Wednesday, November 18, 2020

It has been nearly four years since I posted to this blog, and since it would require several "moments" for me to review the last 46 months, I will just focus on today as I have tried to do for the last 16 years. Cancer taught me that.  I hope one good thing that emerges from the COVID-19 pandemic is that more people are focusing on each today, finding hope, solace, peace, and gentleness.  As always, I find all of these while walking.  

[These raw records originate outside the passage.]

**src/rtl/conveyor_seq.sv**
```systemverilog
// Shuttle sequencer: conditions buttons/sensors and issues MOTOR_ON / MOTOR_DIR toggle pulses.
// Optional motion timeout is built when MOTION_TIMEOUT_EN is defined.
module conveyor_seq #(
  parameter int DEBOUNCE_CYCLES = 20000,
  parameter int DWELL_CYCLES    = 5000000,
  parameter int TIMEOUT_CYCLES  = 200000000
) (
  input  logic       CLK,
  input  logic       RESET_N,
  input  logic       START_BTN,
  input  logic       STOP_BTN,
  input  logic       ESTOP,
  input  logic       SENS_HOME,
  input  logic       SENS_END,
  output logic       MOTOR_ON,
  output logic       MOTOR_DIR,
  output logic [2:0] STATE,
  output logic       BUSY,
  output logic       DONE,
  output logic       FAULT
);

  typedef enum logic [2:0] {
    S_IDLE  = 3'd0,
    S_FWD   = 3'd1,
    S_DWELL = 3'd2,
    S_REV   = 3'd3,
    S_FAULT = 3'd4
  } state_t;

  localparam int DBW = $clog2(DEBOUNCE_CYCLES + 1);
  localparam int DWW = $clog2(DWELL_CYCLES + 1);
  localparam logic [DBW-1:0] DB_LAST    = DBW'(DEBOUNCE_CYCLES - 1);
  localparam logic [DWW-1:0] DWELL_LOAD = DWW'(DWELL_CYCLES - 1);

  logic [4:0]     raw_in;
  logic [4:0]     sync1;
  logic [4:0]     sync2;
  logic [3:0]     db_in;
  logic [3:0]     db_val;
  logic [DBW-1:0] db_cnt [4];

  logic start_prev, stop_prev, start_edge, stop_edge;
  logic estop, sens_home, sens_end;

  state_t         state, next_state;
  logic [DWW-1:0] dwell_cnt;
  logic           busy;
  logic           done_r;

  logic tgt_on, tgt_dir;
  logic on_sh, dir_sh;
  logic want_on, want_dir;
  logic motor_on_r, motor_dir_r;

  assign raw_in = {SENS_END, SENS_HOME, ESTOP, STOP_BTN, START_BTN};
  // Debounced channels: 0=start, 1=stop, 2=home, 3=end. ESTOP stays level-only.
  assign db_in     = {sync2[4], sync2[3], sync2[1], sync2[0]};
  assign estop     = sync2[2];
  assign sens_home = db_val[2];
  assign sens_end  = db_val[3];

  always_ff @(posedge CLK) begin
    if (!RESET_N) begin
      sync1  <= '0;
      sync2  <= '0;
      db_val <= '0;
      for (int i = 0; i < 4; i++) db_cnt[i] <= '0;
    end else begin
      sync1 <= raw_in;
      sync2 <= sync1;
      for (int i = 0; i < 4; i++) begin
        if (db_in[i] == db_val[i]) begin
          db_cnt[i] <= '0;
        end else if (db_cnt[i] == DB_LAST) begin
          db_val[i] <= db_in[i];
          db_cnt[i] <= '0;
        end else begin
          db_cnt[i] <= db_cnt[i] + DBW'(1);
        end
      end
    end
  end

  always_ff @(posedge CLK) begin
    if (!RESET_N) begin
      start_prev <= 1'b0;
      stop_prev  <= 1'b0;
      start_edge <= 1'b0;
      stop_edge  <= 1'b0;
    end else begin
      start_prev <= db_val[0];
      stop_prev  <= db_val[1];
      start_edge <= db_val[0] & ~start_prev;
      stop_edge  <= db_val[1] & ~stop_prev;
    end
  end

  assign busy = (state == S_FWD) || (state == S_DWELL) || (state == S_REV);

`ifdef MOTION_TIMEOUT_EN
  localparam logic [31:0] TMO_LAST = 32'(TIMEOUT_CYCLES - 1);
  logic [31:0] tmo_cnt;
  logic        tmo_hit;

  assign tmo_hit = (tmo_cnt == TMO_LAST);

  always_ff @(posedge CLK) begin
    if (!RESET_N) begin
      tmo_cnt <= '0;
    end else if ((next_state != state) && ((next_state == S_FWD) || (next_state == S_REV))) begin
      tmo_cnt <= '0;
    end else if ((state == S_FWD) || (state == S_REV)) begin
      tmo_cnt <= tmo_cnt + 32'd1;
    end else begin
      tmo_cnt <= '0;
    end
  end
`endif

  always_ff @(posedge CLK) begin
    if (!RESET_N) state <= S_IDLE;
    else          state <= next_state;
  end

  always_comb begin
    next_state = state;
    if (estop) begin
      next_state = S_FAULT;
    end else if (stop_edge && busy) begin
      next_state = S_IDLE;
    end else begin
      case (state)
        S_IDLE:  if (start_edge && !sens_end) next_state = S_FWD;
        S_FWD: begin
          if (sens_end) next_state = S_DWELL;
`ifdef MOTION_TIMEOUT_EN
          else if (tmo_hit) next_state = S_FAULT;
`endif
        end
        S_DWELL: if (dwell_cnt == '0) next_state = S_REV;
        S_REV: begin
          if (sens_home) next_state = S_IDLE;
`ifdef MOTION_TIMEOUT_EN
          else if (tmo_hit) next_state = S_FAULT;
`endif
        end
        S_FAULT: if (start_edge) next_state = S_IDLE;
        default: next_state = S_IDLE;
      endcase
    end
  end

  always_ff @(posedge CLK) begin
    if (!RESET_N) begin
      dwell_cnt <= '0;
      done_r    <= 1'b0;
    end else begin
      if ((state != S_DWELL) && (next_state == S_DWELL)) dwell_cnt <= DWELL_LOAD;
      else if ((state == S_DWELL) && (dwell_cnt != '0)) dwell_cnt <= dwell_cnt - DWW'(1);
      done_r <= (state == S_REV) && (next_state == S_IDLE) && !stop_edge && !estop;
    end
  end

  // Never flip direction while running: stop first, then turn, then restart.
  assign tgt_on  = (state == S_FWD) || (state == S_REV);
  assign tgt_dir = (state == S_REV);

  always_comb begin
    want_on  = 1'b0;
    want_dir = 1'b0;
    if (on_sh && (!tgt_on || (dir_sh != tgt_dir))) want_on = 1'b1;
    else if (!on_sh && tgt_on && (dir_sh != tgt_dir)) want_dir = 1'b1;
    else if (!on_sh && tgt_on) want_on = 1'b1;
  end

  always_ff @(posedge CLK) begin
    if (!RESET_N) begin
      motor_on_r  <= 1'b0;
      motor_dir_r <= 1'b0;
      on_sh       <= 1'b0;
      dir_sh      <= 1'b0;
    end else if (motor_on_r || motor_dir_r) begin
      motor_on_r  <= 1'b0;
      motor_dir_r <= 1'b0;
    end else begin
      motor_on_r  <= want_on;
      motor_dir_r <= want_dir;
      if (want_on)  on_sh  <= ~on_sh;
      if (want_dir) dir_sh <= ~dir_sh;
    end
  end

  assign MOTOR_ON  = motor_on_r;
  assign MOTOR_DIR = motor_dir_r;
  assign STATE     = state;
  assign BUSY      = busy;
  assign DONE      = done_r;
  assign FAULT     = (state == S_FAULT);

endmodule

```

One change that has occurred in the last four years is that I now live amidst the Iowa Great Lakes.  Yes, for you non-native-haters, Iowa has lakes and even a chain of lakes, albeit smaller than its larger namesake.  Today was a gift of sunshine and warm winds so I donned my hiking boots and headed for the lakes.  As I walked along the south shore of West Lake Okoboji, I  drank-in the sunshine as its path along the lake's surface followed me no matter which direction I went.  The ducks bobbed gently on the waves, happy to be free of obstructive docks and boats.  The south wind brought some much-needed color to my pale, quarantined cheeks.  I try to not always look toward the distant horizon but vary my gaze to the near-distance, the near, and the at-my-feet.  It was the latter that disturbed me most as I saw a glass beer bottle, aluminum beer cans oddly crushed yet still unopened, plastic water bottles and cups, napkins, the plastic top to a fast-food drink cup, and what looked to be a yellow planer-board.  Using the planer-board as a carrier, I put the other pieces of trash atop it.  Within minutes I could pile on no more for each time I bent down to pick up a new piece of trash, the other pieces fell to the ground.  A scene from Aquaman flashed through my mind.  This lake, finally free of the summer tourists, belched ashore all the human irreverence it had borne and could stomach no more.  Carrying the trash like a school kid carries a lunch tray, I headed for home seeing more trash as I went.  Looking remorsefully at my full tray.  I promised to return tomorrow equipped with garbage and recycling bags to remove the embarrassment of cigarette boxes and soda bottles for they, unlike the humans who discarded them, know the sand, the rocks, and the grass is not where they belong.